Aggressive two-stop plan helps Raikkonen to fourth

2014 Belgian Grand Prix tyre strategies and pit stops

Kimi Raikkonen, Fernando Alonso, Ferrari, Spa-Francorchamps, 2014Four-time Belgian Grand Prix winner Kimi Raikkonen was expected to have a strong race at Spa-Francorchamps and so it proved – fourth was his best result of the year so far.

He was holding on to a podium position with five laps to go thanks to an aggressive two-stop tyre strategy. He made his first pit stop as early as lap eight – the same lap Nico Rosberg made his first of three pit stops.

For Ferrari this had the beneficial effect of taking Raikkonen out of some of the more fraught battles for position, allowing him to run near to his optimum pace. He also finished ahead Fernando Alonso, beating him for the first time this year as his team mate picked up a five-second penalty due to his mechanics lingering too long on the grid at the start of the race.

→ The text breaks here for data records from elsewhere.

Background: an optimization exercise with open tools, aiming at small area and a short achievable clock period. Do not read the settings as production practice. Only simulation tests tie the RTL to the original design; equivalence was not proved. The flow treats the clock pin as an ideal source. Dropping or thinning the clock tree relies on that and would not hold on a real chip. Power and IR drop assume default switching activity.

==> flow/design.v <==
package spu_pkg;
    typedef enum logic [2:0] {
        FMT_RR  = 3'd0,
        FMT_RI7 = 3'd2
    } fmt_e;
    localparam logic [1:0] SH_SHL_OP   = 2'b11;
    localparam logic [1:0] SH_ROT_OP   = 2'b00;
    localparam logic [1:0] SH_ROTM_OP  = 2'b01;
    localparam logic [1:0] SH_ROTMA_OP = 2'b10;
endpackage
module sf2_shifter #(
    parameter int LO = 0,
    parameter int HI = 3
) (
    input  logic [15:0] x,
    input  logic [3:0]  amt,
    output logic [15:0] y
);
    logic [15:0] lv [LO:HI+1];
    assign lv[LO] = x;
    for (genvar l = LO; l <= HI; l++) begin : g_l
        assign lv[l+1] = amt[l] ? {lv[l][15-(1<<l):0], lv[l][15:16-(1<<l)]} : lv[l];
    end
    assign y = lv[HI+1];
endmodule
module sf2_rot2 #(
    parameter int LO = 0,
    parameter int HI = 3
) (
    input  logic [15:0] x,
    input  logic [3:0]  amt,
    input  logic [3:0]  amtn,
    output logic [15:0] y
);
    logic [15:0] lv [LO:HI+1];
    assign lv[LO] = x;
    for (genvar l = LO; l <= HI; l++) begin : g_l
        assign lv[l+1] = ({16{amt[l]}} & {lv[l][15-(1<<l):0], lv[l][15:16-(1<<l)]})
                       | ({16{amtn[l]}} & lv[l]);
    end
    assign y = lv[HI+1];
endmodule
module simple_fixed_2
(
    input  logic         clk,
    input  logic         reset,
    input  logic [0:10]  op,
    input  logic [2:0]   format,
    input  logic [6:0]   rt_addr,
    input  logic [0:127] ra,
    input  logic [0:127] rb,
    input  logic [0:17]  imm,
    input  logic         reg_write,
    output logic [0:127] rt_wb,
    output logic [6:0]   rt_addr_wb,
    output logic         reg_write_wb
);
    localparam int S0 = 1;   
    logic ok0, ri_fmt, ri0, wide0;
    assign ri_fmt = op[5] ? (format == spu_pkg::FMT_RI7) : (format == spu_pkg::FMT_RR);
    assign ok0   = (op[0:4] == 5'b00001) && op[6] && op[7] && ri_fmt;
    assign ri0   = op[5];
    assign wide0 = !op[8];
    logic [4:0]  s_cl [4];
    logic [4:0]  s_cu [4];
    logic [15:0] s_hu [4];
    logic [15:0] s_hl [4];
    logic [1:0]  s_sg [4];
    for (genvar j = 0; j < 4; j++) begin : g_s
        logic [31:0] x, b;
        assign x = ra[32*j +: 32];
        assign b = rb[32*j +: 32];
        assign s_cl[j] = ri0 ? imm[13:17] : b[4:0];
        assign s_cu[j] = ri0 ? (wide0 ? {imm[12], imm[14:17]} : imm[13:17])
                             : (wide0 ? {b[5], b[3:0]} : b[20:16]);
        assign s_sg[j] = {x[31], wide0 ? x[31] : x[15]};
        sf2_shifter #(.LO(0), .HI(S0-1)) u_u (.x(x[31:16]), .amt(s_cu[j][3:0]), .y(s_hu[j]));
        sf2_shifter #(.LO(0), .HI(S0-1)) u_l (.x(x[15:0]),  .amt(s_cl[j][3:0]), .y(s_hl[j]));
    end
    logic         r1_ok, r1_we;
    logic [6:0]   r1_addr;
    logic         r1_wide;
    logic [1:0]   r1_kind;
    logic [15:0]  r1_hu [4];
    logic [15:0]  r1_hl [4];
    logic [4:0]   r1_cl [4];
    logic [4:0]   r1_cu [4];
    logic [1:0]   r1_sg [4];
    logic [3:0]   r1_cun [4];   
    logic [3:0]   r1_cln [4];
    always_ff @(posedge clk or negedge reset) begin
        if (!reset) begin
            r1_ok   <= 1'b0;
            r1_we   <= 1'b0;
            r1_addr <= '0;
        end else begin
            r1_ok   <= ok0;
            r1_we   <= reg_write;
            r1_addr <= rt_addr;
        end
    end
    always_ff @(posedge clk) begin
        r1_wide <= wide0;
        r1_kind <= op[9:10];
        for (int j = 0; j < 4; j++) begin
            r1_hu[j] <= s_hu[j];
            r1_hl[j] <= s_hl[j];
            r1_cl[j] <= s_cl[j];
            r1_cu[j] <= s_cu[j];
            r1_sg[j] <= s_sg[j];
            r1_cun[j] <= ~s_cu[j][3:0];
            r1_cln[j] <= ~s_cl[j][3:0];
        end
    end
    logic [0:127] a_rt;
    logic         shl, rot, arith;
    assign shl   = r1_kind == spu_pkg::SH_SHL_OP;
    assign rot   = r1_kind == spu_pkg::SH_ROT_OP;
    assign arith = r1_kind == spu_pkg::SH_ROTMA_OP;
    function automatic logic [15:0] therm(input logic [3:0] c);
        logic [15:0] t;
        t = 16'hFFFF;
        for (int l = 0; l < 4; l++)
            for (int k = 0; k < 16; k++)
                if (((k >> l) & 1) == 1)
                    t[k] = t[k] | !c[l];
                else
                    t[k] = t[k] & !c[l];
        therm = t;
    endfunction
    for (genvar j = 0; j < 4; j++) begin : g_a
        logic [15:0] hu, hl, ou, ol, gu, gl, t;
        logic [4:0]  cu, cl;
        logic        c5, zu, zl, zw, fu, fl;
        logic        au, bu, ccu, al, bl, ccl;
        sf2_rot2 #(.LO(S0), .HI(3)) u_u (.x(r1_hu[j]), .amt(r1_cu[j][3:0]), .amtn(r1_cun[j]), .y(hu));
        sf2_rot2 #(.LO(S0), .HI(3)) u_l (.x(r1_hl[j]), .amt(r1_cl[j][3:0]), .amtn(r1_cln[j]), .y(hl));
        assign cu = r1_cu[j];
        assign cl = r1_cl[j];
        assign c5 = r1_cu[j][4];   
        assign zu = cu == 5'd0;
        assign zl = cl == 5'd0;
        assign zw = zl && !c5;
        assign fu = arith && r1_sg[j][1];
        assign fl = arith && r1_sg[j][0];
        always_comb begin
            if (rot) begin
                au = 1'b1; bu = 1'b0; ccu = 1'b0;
                al = 1'b1; bl = 1'b0; ccl = 1'b0;
            end else if (r1_wide) begin
                au  = shl ? !c5 && !cl[4] : zw;
                bu  = shl && !c5 && cl[4];
                ccu = !shl && c5 && cl[4];
                al  = shl ? 1'b0 : zw || (c5 && cl[4]);
                bl  = shl && !c5 && !cl[4];
                ccl = !shl && c5;
            end else begin
                au  = !shl && zu;
                bu  = shl && !cu[4];
                ccu = !shl && cu[4];
                al  = !shl && zl;
                bl  = shl && !cl[4];
                ccl = !shl && cl[4];
            end
        end
        assign gu = therm(cu[3:0]);
        assign gl = therm(cl[3:0]);
        assign t  = r1_wide ? gl ^ {16{cl[4]}} : 16'hFFFF;
        for (genvar k = 0; k < 16; k++) begin : g_k
            logic ku, kl;
            assign ku = au || (gu[k] ? bu : ccu);
            assign kl = al || (gl[k] ? bl : ccl);
            assign ou[k] = ku ? (t[k] ? hu[k] : hl[k]) : fu;
            assign ol[k] = kl ? (t[k] ? hl[k] : hu[k]) : fl;
        end
        assign a_rt[32*j +: 32] = {ou, ol};
    end
    logic [0:127] r2_rtn, r3_rt;
    logic [6:0]   r2_addr, r3_addr;
    logic         r2_kill, r2_we, r3_we;
    always_ff @(posedge clk)
        r2_rtn <= ~a_rt;
    always_ff @(posedge clk or negedge reset) begin
        if (!reset) begin
            r2_kill <= 1'b1;
            r2_addr <= '0;
            r2_we   <= 1'b0;
            r3_rt   <= '0;
            r3_addr <= '0;
            r3_we   <= 1'b0;
        end else begin
            r2_kill <= !r1_ok;
            r2_addr <= r1_addr;
            r2_we   <= r1_ok & r1_we;
            r3_rt   <= ~(r2_rtn | {128{r2_kill}});
            r3_addr <= r2_addr;
            r3_we   <= r2_we;
        end
    end
    assign rt_wb        = r3_rt;
    assign rt_addr_wb   = r3_addr;
    assign reg_write_wb = r3_we;
endmodule
export LEC_CHECK = 0
export CAP_MARGIN = 20
export CORE_MARGIN = 2
export CORE_UTILIZATION = 60
export PLACE_DENSITY = 0.5
export SETUP_SLACK_MARGIN = 3.9
export SLEW_MARGIN = 20
create_clock -name core_clock -period 6.0 [get_ports {clk}]
standard.sh (not shown) runs the stock make flow with config.mk's settings and CLKGATE_MAP_FILE= SYNTH_SCRIPT=/design/flow/synth_recipe.tcl, a recipe that flattens the netlist after the stock synthesis.
==> flow/flow/run.sh <==
#!/bin/bash
# Standard ORFS layout with plain buf_1 port buffers and a two-level clock
# tree built by flow/mycts.tcl in place of the flow's clock tree synthesis.
set -euo pipefail
bash standard.sh "BUFFER_PORTS_ARGS=-buffer_cell sky130_fd_sc_hd__buf_1" "PRE_CTS_TCL=$PWD/flow/mycts.tcl" finish > standard.log 2>&1
==> flow/flow/mycts.tcl <==
# Two-level clock tree. The flip-flops are split by position into 2 x 2
# quadrants of equal count, and each quadrant into cols x rows groups of
# equal count. The clock port drives one clkbuf_16 per quadrant, at the
# middle of its flip-flops; each of these drives one leaf buffer per group,
# at the middle of the group's flip-flops, which drives the group's clock pins.
proc my_split {items idx parts} {
  set s [lsort -integer -index $idx $items]
  set n [llength $s]
  set out {}
  for {set i 0} {$i < $parts} {incr i} {
    lappend out [lrange $s [expr {$i * $n / $parts}] [expr {($i + 1) * $n / $parts - 1}]]
  }
  return $out
}

proc my_middle {items} {
  set sx 0; set sy 0
  foreach s $items { incr sx [lindex $s 1]; incr sy [lindex $s 2] }
  set n [llength $items]
  return [list [expr {$sx / $n}] [expr {$sy / $n}]]
}

proc my_buffer {name xy innet {cell sky130_fd_sc_hd__clkbuf_16}} {
  set block [ord::get_db_block]
  set b [odb::dbInst_create $block [[ord::get_db] findMaster $cell] $name]
  $b setLocation [lindex $xy 0] [lindex $xy 1]
  $b setPlacementStatus PLACED
  set net [odb::dbNet_create $block net_$name]
  $net setSigType CLOCK
  [$b findITerm A] connect $innet
  [$b findITerm X] connect $net
  return $net
}

proc my_two_level_cts {cols rows {leaf sky130_fd_sc_hd__clkbuf_16}} {
  set block [ord::get_db_block]
  set clk [$block findNet clk]
  set sinks {}
  foreach it [$clk getITerms] {
    set b [[$it getInst] getBBox]
    lappend sinks [list $it [expr {([$b xMin] + [$b xMax]) / 2}] [expr {([$b yMin] + [$b yMax]) / 2}]]
  }
  foreach s $sinks { [lindex $s 0] disconnect }
  puts "mycts: [llength $sinks] sinks, 4 quadrants of $cols x $rows groups"
  set q 0
  foreach half [my_split $sinks 1 2] {
    foreach quad [my_split $half 2 2] {
      set qnet [my_buffer clkbuf_q$q [my_middle $quad] $clk]
      set g 0
      foreach col [my_split $quad 1 $cols] {
        foreach grp [my_split $col 2 $rows] {
          set lnet [my_buffer clkbuf_q${q}_$g [my_middle $grp] $qnet $leaf]
          foreach s $grp { [lindex $s 0] connect $lnet }
          incr g
        }
      }
      incr q
    }
  }
}

my_two_level_cts 2 3 
# the tree is built; make the flow's own clock tree step a no-op
rename clock_tree_synthesis orfs_clock_tree_synthesis
proc clock_tree_synthesis {args} { puts "clock tree built by flow/mycts.tcl" }
Edit:
- PLACE_DENSITY: 0.5 -> 0.75
Register-to-register slack is worse by 0.03 ns.
Utilization barely changes.
Design area stays flat.
Synthesized area is unchanged.
Fmax falls by about 2.3%.
Worst setup slack degrades by 0.050 ns.
Total power is about the same.
Edit:
--- a/flow/flow/mycts.tcl
+++ b/flow/flow/mycts.tcl
@@ -60,5 +60,5 @@
 }
 
-my_two_level_cts 2 3 
+my_two_level_cts 2 4 sky130_fd_sc_hd__clkbuf_8
 # the tree is built; make the flow's own clock tree step a no-op
 rename clock_tree_synthesis orfs_clock_tree_synthesis
- PLACE_DENSITY: 0.75 -> unset
- SETUP_SLACK_MARGIN: 3.9 -> 3.8
What happened:
- The new run ran to the end with no violations
- worst hold slack stays flat
- worst setup slack degrades by 0.022 ns
- cell area came out lower by a few percent
- wire length came out lower by a few percent
Edit:
==> flow/flow/run.sh (replaced) <==
#!/bin/bash
# The standard ORFS layout with three changes:
#  - synthesis maps the logic with the ABC script flow/abc.script: the
#    standard synthesis script with only the ABC script replaced;
#  - plain buf_1 cells as the port buffers;
#  - a two-level clock tree built by flow/mycts.tcl in place of the flow's
#    clock tree synthesis.
set -euo pipefail
W=$PWD
sed 's#^source $::env(SCRIPTS_DIR)/synth_preamble.tcl#&\nlset abc_args 1 '"$W"'/flow/abc.script#' \
  "$FLOW_HOME/scripts/synth.tcl" > "$W/synth_abc.tcl"
sed 's#source $::env(SCRIPTS_DIR)/synth.tcl#source '"$W"'/synth_abc.tcl#' \
  "$W/synth_recipe.tcl" > "$W/synth_top.tcl"
grep -q "abc.script" "$W/synth_abc.tcl"
grep -q "synth_abc.tcl" "$W/synth_top.tcl"
bash standard.sh "SYNTH_SCRIPT=$W/synth_top.tcl" \
  "BUFFER_PORTS_ARGS=-buffer_cell sky130_fd_sc_hd__buf_1" \
  "PRE_CTS_TCL=$W/flow/mycts.tcl" finish > standard.log 2>&1
==> flow/flow/abc.script (new file) <==
&get -n
&st
&dch
&nf
&st
&syn2
&if -g -K 6
&synch2
&nf
&st
&syn2
&if -g -K 6
&synch2
&nf
&st
&syn2
&if -g -K 6
&synch2
&nf
&st
&syn2
&if -g -K 6
&synch2
&nf
&st
&syn2
&if -g -K 6
&synch2
&nf
&put
--- a/flow/flow/mycts.tcl
+++ b/flow/flow/mycts.tcl
@@ -60,5 +60,5 @@
 }
 
-my_two_level_cts 2 4 sky130_fd_sc_hd__clkbuf_8
+my_two_level_cts 2 3
 # the tree is built; make the flow's own clock tree step a no-op
 rename clock_tree_synthesis orfs_clock_tree_synthesis
- SETUP_SLACK_MARGIN: 3.8 -> 3.9
After rerunning: Routed wire length is about the same. Clock power went up by 16%. Register-to-register slack gets better by 0.04 ns. Via count is higher by 1.7%. Total power rose by 4.1%. Final area is higher by 2.2%. Sequential share of layout area fell by 0.77 points. Synthesized area falls by 4.8%. Clock skew decreases by 0.016 ns. Global-route usage rose by 1.5 points. Utilization grows by 5.5 points.
Edit:
==> flow/flow/run.sh (replaced) <==
#!/bin/bash
# Standard ORFS layout with plain buf_1 port buffers and a two-level clock
# tree built by flow/mycts.tcl in place of the flow's clock tree synthesis.
set -euo pipefail
bash standard.sh "BUFFER_PORTS_ARGS=-buffer_cell sky130_fd_sc_hd__buf_1" "PRE_CTS_TCL=$PWD/flow/mycts.tcl" finish > standard.log 2>&1
--- a/flow/flow/mycts.tcl
+++ b/flow/flow/mycts.tcl
@@ -60,5 +60,5 @@
 }
 
-my_two_level_cts 2 3
+my_two_level_cts 2 4 sky130_fd_sc_hd__clkbuf_8
 # the tree is built; make the flow's own clock tree step a no-op
 rename clock_tree_synthesis orfs_clock_tree_synthesis
- SETUP_SLACK_MARGIN: 3.9 -> 3.85
removed: flow/flow/abc.script
After rerunning:
- The changed run completed with no timing, DRC or antenna violations
- routed wire length goes down by 0.44%
- global-route usage goes down by 1.5 points
- via count drops by 1.6%
In every run of this note, the design's own scripts or RTL, not TritonCTS, make the clock network.

* * *

P:
Starts from the design.v that is shown in full above.
export LEC_CHECK = 0
export CAP_MARGIN = 20
export CORE_MARGIN = 2
export CORE_UTILIZATION = 60
export SETUP_SLACK_MARGIN = 3.8
export SLEW_MARGIN = 20
create_clock -name core_clock -period 6.0 [get_ports {clk}]
==> flow/flow/run.sh <==
#!/bin/bash
# Standard ORFS layout with plain buf_1 port buffers and a two-level clock
# tree built by flow/mycts.tcl in place of the flow's clock tree synthesis.
set -euo pipefail
bash standard.sh "BUFFER_PORTS_ARGS=-buffer_cell sky130_fd_sc_hd__buf_1" "PRE_CTS_TCL=$PWD/flow/mycts.tcl" finish > standard.log 2>&1
==> flow/flow/mycts.tcl <==
# Two-level clock tree. The flip-flops are split by position into 2 x 2
# quadrants of equal count, and each quadrant into cols x rows groups of
# equal count. The clock port drives one clkbuf_16 per quadrant, at the
# middle of its flip-flops; each of these drives one clkbuf_16 per group,
# at the middle of the group's flip-flops, which drives the group's clock pins.
proc my_split {items idx parts} {
  set s [lsort -integer -index $idx $items]
  set n [llength $s]
  set out {}
  for {set i 0} {$i < $parts} {incr i} {
    lappend out [lrange $s [expr {$i * $n / $parts}] [expr {($i + 1) * $n / $parts - 1}]]
  }
  return $out
}

proc my_middle {items} {
  set sx 0; set sy 0
  foreach s $items { incr sx [lindex $s 1]; incr sy [lindex $s 2] }
  set n [llength $items]
  return [list [expr {$sx / $n}] [expr {$sy / $n}]]
}

proc my_buffer {name xy innet} {
  set block [ord::get_db_block]
  set b [odb::dbInst_create $block [[ord::get_db] findMaster sky130_fd_sc_hd__clkbuf_16] $name]
  $b setLocation [lindex $xy 0] [lindex $xy 1]
  $b setPlacementStatus PLACED
  set net [odb::dbNet_create $block net_$name]
  $net setSigType CLOCK
  [$b findITerm A] connect $innet
  [$b findITerm X] connect $net
  return $net
}

proc my_two_level_cts {cols rows} {
  set block [ord::get_db_block]
  set clk [$block findNet clk]
  set sinks {}
  foreach it [$clk getITerms] {
    set b [[$it getInst] getBBox]
    lappend sinks [list $it [expr {([$b xMin] + [$b xMax]) / 2}] [expr {([$b yMin] + [$b yMax]) / 2}]]
  }
  foreach s $sinks { [lindex $s 0] disconnect }
  puts "mycts: [llength $sinks] sinks, 4 quadrants of $cols x $rows groups"
  set q 0
  foreach half [my_split $sinks 1 2] {
    foreach quad [my_split $half 2 2] {
      set qnet [my_buffer clkbuf_q$q [my_middle $quad] $clk]
      set g 0
      foreach col [my_split $quad 1 $cols] {
        foreach grp [my_split $col 2 $rows] {
          set lnet [my_buffer clkbuf_q${q}_$g [my_middle $grp] $qnet]
          foreach s $grp { [lindex $s 0] connect $lnet }
          incr g
        }
      }
      incr q
    }
  }
}

my_two_level_cts 2 3
# the tree is built; make the flow's own clock tree step a no-op
rename clock_tree_synthesis orfs_clock_tree_synthesis
proc clock_tree_synthesis {args} { puts "clock tree built by flow/mycts.tcl" }
P finished all stages; the layout is clean.
## Diff of input files: Q against P
-- flow/flow/mycts.tcl --
<<< P, line 62
my_two_level_cts 2 3
>>> Q, line 62
my_two_level_cts 3 3
Findings:
- Per the comparison of Q with P, met3 routing resource usage after global routing about even, total via count in the routed design rose 124, signed area change from the synthesized netlist to the final layout higher, synthesized cell count barely changed, final wirelength shows an increase of 0.93%.
- Of P and Q, the higher clock slew at the register clock pins of the worst setup and hold paths belongs to P.
- Between Q and P, the register bit total from synthesis does not differ in any meaningful way.
- Q and P ended up with roughly the same number of nets in the finished design.
- Going from P to Q, critical path depth shrinks by 5.
- In the tables for P and Q, worst setup slack reads lower with P.
- In Q relative to P, post-route cell area had gone up slightly.
The following lists how R was set up differently from Q:
# Q
export LEC_CHECK = 0
export CAP_MARGIN = 20
export CORE_MARGIN = 2
export CORE_UTILIZATION = 60
export SETUP_SLACK_MARGIN = 3.8
export SLEW_MARGIN = 20
create_clock -name core_clock -period 6.0 [get_ports {clk}]
# R
export LEC_CHECK = 0
export CAP_MARGIN = 20
export CORE_MARGIN = 2
export CORE_UTILIZATION = 60
export SETUP_SLACK_MARGIN = 3.95
export SLEW_MARGIN = 20
create_clock -name core_clock -period 6.0 [get_ports {clk}]
-- flow/flow/mycts.tcl --
<<< Q, line 4
# middle of its flip-flops; each of these drives one clkbuf_16 per group,
>>> R, line 4
# middle of its flip-flops; each of these drives one leaf buffer per group,
<<< Q, line 23
proc my_buffer {name xy innet} {
>>> R, line 23
proc my_buffer {name xy innet {cell sky130_fd_sc_hd__clkbuf_16}} {
<<< Q, line 25
  set b [odb::dbInst_create $block [[ord::get_db] findMaster sky130_fd_sc_hd__clkbuf_16] $name]
>>> R, line 25
  set b [odb::dbInst_create $block [[ord::get_db] findMaster $cell] $name]
<<< Q, line 35
proc my_two_level_cts {cols rows} {
>>> R, line 35
proc my_two_level_cts {cols rows {leaf sky130_fd_sc_hd__clkbuf_16}} {
<<< Q, line 52
          set lnet [my_buffer clkbuf_q${q}_$g [my_middle $grp] $qnet]
>>> R, line 52
          set lnet [my_buffer clkbuf_q${q}_$g [my_middle $grp] $qnet $leaf]
<<< Q, line 62
my_two_level_cts 3 3
>>> R, line 62
my_two_level_cts 2 3 
### Flow results
Sum of met2 wire segment lengths after detailed routing up 7.7% in R wrt Q
Summary of R over Q: worst hold slack moved up, worst slack at placement moved up, overall global routing resource usage moved up, final cycle utilization of the critical path moved up, filler cell count moved down.
Going from Q to R, wire length after detailed routing grew by a little under 10%.
Total power ended up 190 uW lower on R than on Q.
Q and R ended up with nearly the same post-place instance area.
Between R and Q, the area after synthesis figures differ only marginally.
The following lists how S was set up differently from R:
# R
export LEC_CHECK = 0
export CAP_MARGIN = 20
export CORE_MARGIN = 2
export CORE_UTILIZATION = 60
export SETUP_SLACK_MARGIN = 3.95
export SLEW_MARGIN = 20
create_clock -name core_clock -period 6.0 [get_ports {clk}]
# S
export LEC_CHECK = 0
export CAP_MARGIN = 20
export CORE_MARGIN = 2
export CORE_UTILIZATION = 60
export SETUP_SLACK_MARGIN = 3.85
export SLEW_MARGIN = 20
create_clock -name core_clock -period 6.0 [get_ports {clk}]
--- outcome ---
- When S is set beside R, its met2 usage in global routing turns out to be 3.5 points smaller.
- R reports its start point of the critical path as r1_cu[2][0] while S reports r1_wide.
- In S, fraction of power consumed by sequential logic is higher than in R.
- Compared with R, in S power share of the clock group moved up, wire length dropped 6.1 mm.
- Of R and S, the higher number of setup buffers added after CTS belongs to R.
- Peak per-stage delay on the critical path in S is 60 ps below R.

“We had decided to tackle this race more aggressively, making an early stop to get ahead of the cars that had yet to pit and that meant I was able to stay with the leaders for much of the race,” Raikkonen explained.

However it left him vulnerable to Valtteri Bottas at the end of the race, who was running a more conventional two-stop strategy.

“When Bottas in the Williams began to close on me, I knew I didn’t have the speed to defend on the straight and with a few laps to go, he managed to pass me.”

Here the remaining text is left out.